The Symphony No. 2 by Peter Maxwell Davies was commissioned by the Boston Symphony Orchestra in celebration of its centenary, and was composed in 1980. Seiji Ozawa conducted the world premiere with the BSO on 26 February 1981 at Symphony Hall, Boston. The same forces performed the New York premiere on 4 March that year at Carnegie Hall.

==Character and materials==
The symphony is in B minor, though the key does not figure in the title and the tonality is not entirely conventional. It has been characterised as "focused atonality ... a new tonality without neo-classicism". For example, instead of the usual dominant, F♯, throughout the symphony Davies uses E♯, a semitone lower and a tritone above the tonic—a technique used earlier by Bartók in the first movement of his Music for Strings, Percussion and Celesta. An additional unifying element used throughout the work is the plainsong "Nativitas tua, Dei Genitrix", a chant for the birthday of the Virgin Mary, which also happens to be the composer's birthday.

The symphony has been characterised as Davies's La Mer, and compared, both in quality and in structure, to Vaughan Williams's Sixth Symphony.

==Instrumentation==
The symphony is scored for two flutes, piccolo (doubling alto flute), two oboes, two clarinets, bass clarinet, two bassoons, double bassoon, four horns, three trumpets, two trombones, timpani, glockenspiel, crotales, marimba, harp, and strings.

==Analysis==
The symphony is in four movements, corresponding loosely to the traditional symphony plan:

The first movement begins with an introduction presenting all of the germ cells used in the entire symphony.

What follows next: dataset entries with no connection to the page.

[src/gxr_pkg.sv]
// package: register indices, field positions, reset values and timing for the extension bank
package gxr_pkg;

    // register indices
    localparam logic [7:0] GXR_IDX_SCANLINE_HI = 8'h17;
    localparam logic [7:0] GXR_IDX_DRAM_TIMING = 8'h18;
    localparam logic [7:0] GXR_IDX_AUX_CONFIG  = 8'h19;
    localparam logic [7:0] GXR_IDX_SCRATCH_A   = 8'h1a;
    localparam logic [7:0] GXR_IDX_SCRATCH_B   = 8'h1b;

    // scanline_hi_and_misc_status field positions
    localparam int GXR_SL_OUT1   = 6;
    localparam int GXR_SL_OUT0   = 5;
    localparam int GXR_SL_VPIRQ  = 4;
    localparam int GXR_SL_FEAT   = 3;
    localparam int GXR_SL_IRQEN  = 2;
    localparam int GXR_SL_LINE_HI = 1;

    // writable masks and reset values; reserved bits read zero
    localparam logic [7:0] GXR_SL_WMASK   = 8'h64;
    localparam logic [7:0] GXR_DT_WMASK   = 8'h7f;
    localparam logic [7:0] GXR_AUX_WMASK  = 8'h3f;
    localparam logic [7:0] GXR_RESET_ZERO = 8'h00;
    localparam logic [7:0] GXR_AUX_RESET  = 8'h00;

    // dram_timing_control field positions
    localparam int GXR_DT_PIX16  = 6;
    localparam int GXR_DT_INTERP = 5;
    localparam int GXR_DT_TRIST  = 4;
    localparam int GXR_DT_SINGLE = 3;
    localparam int GXR_DT_EDO    = 2;
    localparam int GXR_DT_FASTWR = 1;
    localparam int GXR_DT_FASTWE = 0;

    // aux_port_cycle_config field positions
    localparam int GXR_AUX_LONGSTB = 5;
    localparam int GXR_AUX_CS2STB  = 4;
    localparam int GXR_AUX_STB2RDY = 3;
    localparam int GXR_AUX_ADR2CS  = 2;
    localparam int GXR_AUX_ACKEND  = 1;
    localparam int GXR_AUX_WIDE    = 0;

    // memory clock counts and refreshes per line
    localparam logic [2:0] GXR_WR_GAP_SLOW  = 3'h3;
    localparam logic [2:0] GXR_WE_DLY_SLOW  = 3'h2;
    localparam logic [2:0] GXR_ONE_CLK      = 3'h1;
    localparam logic [2:0] GXR_TWO_CLK      = 3'h2;
    localparam logic [2:0] GXR_STB_MIN_S    = 3'h2;
    localparam logic [2:0] GXR_STB_MIN_L    = 3'h4;
    localparam logic [2:0] GXR_REFR_ONE     = 3'h1;
    localparam logic [2:0] GXR_REFR_THREE   = 3'h3;
    localparam logic [2:0] GXR_REFR_FIVE    = 3'h5;

    // decoded timing bundle for the dram sequencer
    typedef struct packed {
        logic [2:0] wr_after_rd_gap;
        logic [2:0] we_after_rd_dly;
        logic [2:0] refresh_per_line;
        logic       edo_mode;
        logic       blt_extra_clk;
        logic       dram_tristate;
        logic       pix16_enable;
        logic       interp_enable;
    } gxr_dram_cfg_t;

    // aux port strobe bundle
    typedef struct packed {
        logic addr_valid;
        logic chip_sel;
        logic read_stb;
        logic write_stb;
        logic wide_bus;
    } gxr_aux_pins_t;

endpackage : gxr_pkg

This is followed by a sonata-allegro, in which the usual development is replaced by a succession of transformation processes.
The second movement is in the tritone-related key of F minor. A slow theme in the cellos, presenting "an almost Elgarian demeanour" is followed by four variations—called "doubles" by the composer—for bassoon, horn, oboe, and trumpet.

The third movement resembles a scherzo and trio, and is in F major.

The final movement returns to the tonal centre of B. It begins as a passacaglia, recalling the finale of Brahms's Fourth Symphony only of a more episodic nature. However, it gradually evolves, first into a character similar to the first movement, and then into the manner of a traditional symphonic finale.

==Discography==
- Peter Maxwell Davies: Symphony No. 2. BBC Philharmonic, Peter Maxwell Davies (cond.). Recorded Studio 7, New Broadcasting House, Manchester, September. 1993. CD recording. Collins Classics 14032. [St Mary Cray, Orpington, Kent]: Lambourne Productions, 1994. Reissued as part of Peter Maxwell Davies: Symphony No. 2 / St. Thomas Wake. CD recording and MP3 download. Naxos 8572349. [N.p.]: Naxos, 2012.